TRIBUNJOGJA.COM, KULON PROGO - Angka kematian penderita penyakit leptospirosis di Kulon Progo selama 2018 masih cukup tinggi sekalipun jumlah kasusnya menurun drastis.
Masyarakat diminta lebih sadar kebersihan diri dan lingkungan.
Dinas Kesehatan Kulon Progo mencatat sepanjang 2018 ada 26 orang usia 15 tahun ke atas yang terjangkit leptospirosis yang tersebar di berbagai wilayah kecamatan.
Jauh menurun dibanding 2017 yang ada 77 kasus.
Angka kematian akibat penyakit yang disebabkan oleh bakteri leptospira itu pada 2018 mencapai lima orang sedangkan di 2017 ada sembilan orang.
"Tingkat fatalitasnya masih cukup tinggi meski secara kasus jumlahnya menurun," kata Kepala bidang Pencegahan dan Pengendalian Penyakit, Dinas Kesehatan Kulon Progo, Baning Rahayujati, Senin (7/1/2019).
Baca: Musim Pancaroba, Waspadai Demam Berdarah dan Leptospirosis
Leptospirosis merupakan penyakit yang disebarkan melalui urine atau darah hewan yang terinfeksi bakteri ini.

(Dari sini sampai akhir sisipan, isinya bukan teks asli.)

This is an optimization exercise on Yosys and OpenROAD, whose aim is small area, a short achievable clock period and few clock cycles, not a production implementation. Power figures rest on the tool's default switching activity, not on a simulated workload.

// day2pt2
module day2pt2(
  input  logic clk,
  input  logic rst,
  input logic tvalid_rx,
  output logic tready_rx,
  input logic [7:0] tdata_rx,
  input logic tlast_rx,
  output logic tvalid_tx,
  input logic tready_tx,
  output logic [31:0] tdata_tx,
  output logic tlast_tx
);
localparam logic [31:0] CUT = 32'h0410_8420;  
logic       rv;          
logic       rl;          
logic [6:0] rd;          
always @(posedge clk) begin
  rv <= ~rst & tvalid_rx & tready_rx;
  rl <= tlast_rx;
  rd <= tdata_rx[6:0];
end
logic is_digit;
assign is_digit = ~rd[6] & rd[4] & ~(rd[3] & rd[1]);
logic       prevd;       
logic       sp;          
logic [7:0] v;           
logic       pR, pG, pB;  
logic       urgent;      
logic       end_flag;    
logic [6:0] mR, mG, mB;
logic [6:0] A;
logic [3:0] ph;
logic       en2;         
logic [31:0] acc;
logic [31:0] cr;         
logic pending, blocked, go, s1, s1_last, s2, s2_last;
assign pending = pR | pG | pB;
assign blocked = (ph != 4'd0);
assign go      = end_flag & ~blocked & ~pending;
assign s1      = go | (ph != 4'd0 && ph <= 4'd6);
assign s1_last = (ph == 4'd6);
assign s2      = (ph >= 4'd7);
assign s2_last = (ph == 4'd13);
logic commit;
assign commit = pending & ~blocked;
logic [6:0] msel;
assign msel = ({7{pR}} & mR) | ({7{pG}} & mG) | ({7{pB}} & mB);
logic gt;
always_comb begin
  logic g, e;
  g = 1'b0; e = 1'b1;
  for (int i = 6; i >= 0; i--) begin
    g = g | (e & v[i] & ~msel[i]);
    e = e & ~(v[i] ^ msel[i]);
  end
  gt = g;
end
logic [6:0] vbin;
always_comb begin
  ...
Size in the first run: about 530 cells after synthesis.
export LEC_CHECK = 0
export CAP_MARGIN = 20
export CORE_MARGIN = 2
export CORE_UTILIZATION = 40
export SLEW_MARGIN = 20
create_clock -name core_clock -period 10.0 [get_ports {clk}]
standard.sh (not shown) runs the stock make flow with config.mk's settings and CLKGATE_MAP_FILE= SYNTH_SCRIPT=/design/flow/synth_recipe.tcl, a recipe that flattens the netlist after the stock synthesis.
==> flow/flow/run.sh <==
#!/bin/bash
# The standard layout, with plain buffers on the ports instead of the delay
# buffers buffer_ports picks by default.  Everything else is the standard.sh.
set -euo pipefail
export BUFFER_PORTS_ARGS="-buffer_cell sky130_fd_sc_hd__buf_1"
bash standard.sh > make_finish.log 2>&1
The starting point passed the timing, design-rule and antenna checks.
This design comes from an exercise in tuning for small area on the open sky130 flow, not from production work.
In this exercise RTL edits were held to simulation tests only and were not proved equivalent to the original.
Power is estimated from default activity; no workload was simulated.

==> flow/design.v (excerpt) <==
module riscvCpu #(parameter PC_WIDTH = 32, INS_WIDTH = 32, REG_WIDTH = 32, IMMFULLWIDTH = 19, REG_ADDR_WIDTH = 5, TOTAL_REGS = 32) (
  input logic resetn,
  input logic clk,
  input logic [REG_WIDTH-1:0] regRdData1,
  input logic [REG_WIDTH-1:0] regRdData2,
  input logic [REG_WIDTH-1:0] memrdData,
  input logic [INS_WIDTH-1:0] InstrData,
  output logic [REG_ADDR_WIDTH-1:0] regWrAdr,
  output logic [REG_ADDR_WIDTH-1:0] regRdAdr1,
  output logic [REG_ADDR_WIDTH-1:0] regRdAdr2,
  output logic regWE,
  output logic [REG_WIDTH-1:0] regWrData,
  output logic [PC_WIDTH-1:0] memAdr,
  output logic [REG_WIDTH-1:0] memwrData,
  output logic memWE,
  output logic [PC_WIDTH-1:0] InstrAdr
);
For scale: ~2000 cells after synthesis, roughly 310 flip-flops, ~280 I/O pins, about 0.017 mm^2 of cells after synthesis.
Settings: LEC_CHECK=0, CAP_MARGIN=0, CORE_MARGIN=2, CORE_UTILIZATION=60, PLACE_DENSITY=0.75, SLEW_MARGIN=0; clock period 9.0 ns.
standard.sh (not shown) runs the stock make flow with config.mk's settings and CLKGATE_MAP_FILE= SYNTH_SCRIPT=/design/flow/synth_recipe.tcl, a recipe that flattens the netlist after the stock synthesis.
==> flow/flow/run.sh <==
#!/bin/bash
# Own layout flow: the standard ORFS flow (standard.sh) with these changes
# to how the layout is made:
#  * synthesis is the standard synthesis script, but adders are not
#    extracted into adder cells and ABC maps with an area-oriented script
#    (flow/synth.tcl, flow/abc_area.script); registers are unchanged;
#  * the input and output port buffers are the platform's smallest buffer
#    (sky130_fd_sc_hd__buf_1) instead of the delay buffer buffer_ports picks;
#  * clock tree synthesis inserts no dummy loads and builds the tree from
#    sky130_fd_sc_hd__clkbuf_4 and _8 buffers, in sink clusters of up to 16
#    within 60 um.
# make's full output goes to make_finish.log here; each ORFS step's log is
# copied here too.
set -euo pipefail
export FLOW_WORK="$PWD"
export FLOW_ABC_SCRIPT="$PWD/flow/abc_area.script"
bash standard.sh \
  "SYNTH_SCRIPT=$PWD/flow/synth.tcl" \
  "BUFFER_PORTS_ARGS=-buffer_cell sky130_fd_sc_hd__buf_1" \
  "CTS_ARGS=-sink_clustering_enable -repair_clock_nets -dont_use_dummy_load -buf_list {sky130_fd_sc_hd__clkbuf_4 sky130_fd_sc_hd__clkbuf_8} -sink_clustering_size 16 -sink_clustering_max_diameter 60" \
  finish > make_finish.log 2>&1
cp orfs/logs/sky130hd/riscvCpu/base/*.log . 2>/dev/null || true
==> flow/flow/abc_area.script <==
strash
&get -n
&st
&syn2
&dch -f
&nf -a -R 1000
&put
topo
dnsize -c
==> flow/flow/synth.tcl <==
# The standard synthesis (synth_recipe.tcl, sourced unchanged), with two
# changes to how the combinational logic is mapped: full and half adders are
# not extracted into the platform's adder cells (extract_fa does nothing), and
# Yosys's abc pass uses the area-oriented ABC script in abc_area.script instead
# of ORFS's script.
# Flip-flops are mapped before abc runs, so the registers, their names and
# their cell types are exactly those of the standard synthesis.
proc extract_fa {args} {
  puts "extract_fa: skipped, adders are mapped by abc"
}
proc abc {args} {
  set i [lsearch -exact $args -script]
  if { $i >= 0 } {
    set args [lreplace $args [expr {$i + 1}] [expr {$i + 1}] $::env(FLOW_ABC_SCRIPT)]
  }
  yosys abc {*}$args
}
source $::env(FLOW_WORK)/synth_recipe.tcl
The first run completed with no timing, DRC or antenna violations.
Background: an optimization exercise with open tools, aiming at small area. Do not read the settings as production practice. The RTL was checked by simulation tests, not by an equivalence proof against the original design. No activity file was given, so power comes from the tool's default toggle rates.

## frameMakerTop
module frameMakerTop (samplePoint, reset, canRX, isError, isStuff, endOverload, BS_onoff, CRCtype, BRS_Stop, invalidBit, CRCcalc_on, CRCtime, ackValue, IDE, EDL, BRS, isRemote, size, frame, frameReady, isStart);
Size in the first run: roughly 580 cells after synthesis, ~190 flip-flops, about 180 I/O pins, ~6600 um2 of cells after synthesis.
Settings: LEC_CHECK=0, ABC_AREA=1, CAP_MARGIN=20, CORE_MARGIN=2, CORE_UTILIZATION=70, GPL_ROUTABILITY_DRIVEN=0, GPL_TIMING_DRIVEN=0, SLEW_MARGIN=20; clock period 5.0 ns.
standard.sh (not shown) runs the stock make flow with config.mk's settings and CLKGATE_MAP_FILE= SYNTH_SCRIPT=/design/flow/synth_recipe.tcl, a recipe that flattens the netlist after the stock synthesis.
==> flow/flow/run.sh <==
#!/bin/bash
# Layout flow: the standard ORFS flow (standard.sh) with three changes:
#  - synthesis maps the logic with an area-oriented ABC script (flow/area.abc);
#    the rest of the synthesis script, and so every register, is unchanged
#  - ports are buffered with sky130_fd_sc_hd__buf_1
#  - the clock tree uses small clock buffers and no dummy loads
# Each tool's output goes to the ORFS logs under orfs/logs and to standard.log.
set -uo pipefail
W=$PWD
F=$W/flow
sed 's#^source \$::env(SCRIPTS_DIR)/synth_preamble.tcl$#&\nset abc_args [lreplace $abc_args 1 1 '"$F"'/area.abc]#' \
  "$FLOW_HOME/scripts/synth.tcl" > "$W/my_synth.tcl"
grep -q "area.abc" "$W/my_synth.tcl" || { echo "synth.tcl patch failed"; exit 1; }
sed 's#source \$::env(SCRIPTS_DIR)/synth.tcl#source '"$W"'/my_synth.tcl#' synth_recipe.tcl > "$W/my_synth_recipe.tcl"
grep -q "my_synth.tcl" "$W/my_synth_recipe.tcl" || { echo "synth_recipe.tcl patch failed"; exit 1; }
sed 's#SYNTH_SCRIPT=[^ ]*#SYNTH_SCRIPT='"$W"'/my_synth_recipe.tcl#' standard.sh > "$W/my_standard.sh"
grep -q "my_synth_recipe.tcl" "$W/my_standard.sh" || { echo "standard.sh patch failed"; exit 1; }
export BUFFER_PORTS_ARGS="-buffer_cell sky130_fd_sc_hd__buf_1"
export CTS_ARGS="-sink_clustering_enable -repair_clock_nets -dont_use_dummy_load -buf_list sky130_fd_sc_hd__clkbuf_8 -root_buf sky130_fd_sc_hd__clkbuf_8 -sink_clustering_size 24 -sink_clustering_max_diameter 60"
bash "$W/my_standard.sh" > "$W/standard.log" 2>&1
==> flow/flow/area.abc <==
strash
&get -n
&deepsyn -T 60 -S 1
&dch
&nf -p -F 8 -A 4 -R 1000
&put
mfs3 -ae
topo
stime -c
Next try:
--- a/flow/config.mk
+++ b/flow/config.mk
@@ -9,6 +9,4 @@
 export CAP_MARGIN = 20
 export CORE_MARGIN = 2
-export CORE_UTILIZATION = 70
-export GPL_ROUTABILITY_DRIVEN = 0
-export GPL_TIMING_DRIVEN = 0
+export CORE_UTILIZATION = 76
 export SLEW_MARGIN = 20
Result: Routed wire length increases by roughly a tenth; worst hold slack gets worse by 0.012 ns; power stays flat; sequential share of layout area climbs by 1.6 points; clock power grows by a few percent.
Next try:
--- a/flow/config.mk
+++ b/flow/config.mk
@@ -9,4 +9,4 @@
 export CAP_MARGIN = 20
 export CORE_MARGIN = 2
-export CORE_UTILIZATION = 76
+export CORE_UTILIZATION = 70
 export SLEW_MARGIN = 20
=>
- clock skew drops by 0.011 ns
- final area is about the same
- wire length drops by 6.7%
- area after synthesis is unchanged
- worst setup slack is worse by 0.059 ns
- via count drops by 3.4%
- clock-buffer cell count is unchanged
- combinational power hardly moves
- utilization drops by 5.7 points

---

Another version of the RTL of frameMakerTop (not shown whole).
For scale: ~190 flip-flops, ~6700 um2 of cells after synthesis.
==> flow/design.v (excerpt) <==
module frameMakerTop (samplePoint, reset, canRX, isError, isStuff, endOverload, BS_onoff, CRCtype, BRS_Stop, invalidBit, CRCcalc_on, CRCtime, ackValue, IDE, EDL, BRS, isRemote, size, frame, frameReady, isStart);
Settings: LEC_CHECK=0, ABC_AREA=1, CAP_MARGIN=0, CORE_MARGIN=2, CORE_UTILIZATION=60, SLEW_MARGIN=0; clock period 5.0 ns.
Scripts as last shown in full above: flow/flow/run.sh, flow/flow/area.abc
The starting point finished with timing, DRC and antenna clean.
Change:
CAP_MARGIN = 20   (was 0)
CORE_UTILIZATION = 70   (was 60)
SLEW_MARGIN = 20   (was 0)
Via count grows by 2.0%; cell area decreases by 0.40%; count of clock-buffer cells in the layout does not change; utilization came out higher by 12 points; sequential share of layout area rose by 0.20 points; worst setup slack is worse by 0.016 ns; worst hold slack is worse by 0.0042 ns; non-clock buffer count is higher by 1; clock power falls by about 0.5%.
Change:
CORE_UTILIZATION = 60   (was 70)
Outcome: Final cell count went up by 1.1%; sequential share of layout area is lower by 0.20 points; total power hardly moves; setup slack gains 0.016 ns; via count fell by 1.9%; utilization fell by 12 points; first-iteration DRC count increases by 75%.

-- re-timing with driven ports --
The results above use ideal ports. As a check the final layouts listed here were re-extracted and re-timed, cells and wires unchanged. Step 1 sets driving cells, clkbuf_16 on the clock port and buf_2 on the other inputs (assumed; they add their load-dependent delay and slew). Step 2 also shifts input and output timing later by t, the mid clock arrival at the registers, as if the neighbouring blocks saw the same clock. Three values: ideal, step 1, step 2; two values: the first two.
run	t, ns	setup WS [ns]	hold WS [ns]	worst setup path at the end	cell pins on the clock port's net
the first run of note 1	0.449	1.504 / 1.504 / 1.177	0.469 / 0.469 / 0.469	input to register	1
the second run of note 1	0.488	1.532 / 1.532 / 1.226	0.457 / 0.457 / 0.457	input to register	1
the third run of note 1	0.477	1.472 / 1.472 / 1.441	0.448 / 0.448 / 0.448	input to register	1
the first run of note 2	0.478	1.658 / 1.623 / 1.349	0.461 / 0.461 / 0.461	input to register	1
the second run of note 2	0.471	1.642 / 1.606 / 1.326	0.456 / 0.456 / 0.456	input to register	1
the third run of note 2	0.478	1.658 / 1.623 / 1.349	0.461 / 0.461 / 0.461	input to register	1
After both steps setup and hold are still met in every run listed. The setup slack of the first run of note 1, which loses most, moves by 0.000 ns with the drivers and by -0.327 ns with both steps.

Beberapa jenis hewan yang dapat menjadi pembawa penyakit ini adalah anjing, hewan pengerat seperti tikus, dan kelompok hewan ternak seperti sapi atau babi.
Penularan kepada manusia bisa melalui jaringan kulit yang terbuka karena luka maupun membran mukosa pada mulut dan hidung.
Dalam kebanyakan kasus yang berujung kematian, penderita terlambat ditangani dengan kondisi ginjal yang sudah rusak akut oleh serangan bakteri sehingga pengobatan pun tidak banyak membantu.
Penyakit ini memiliki gejala awal berupa demam dan nyeri betis yang muncul dalam beberapa hari setelah terjangkit bakteri dan cenderung disepelekan penderita.
Padahal, ginjal mulai diserang bakteri pada kurun 3-5 hari setelah demam dan nyeri terjadi sedangkan kebanyakan kasus kematian itu terjadi pada hari kelima.
"Umumnya mereka beranggapan itu hanya demam dan nyeri biasa. Jika langsung ditangani dengan suntik antibiootik pun bisa cepat sembuh. Atau, cuci darah bila sudah kena ginjal. Namun, kalau terlambat diobati bisa fatal," kata Baning.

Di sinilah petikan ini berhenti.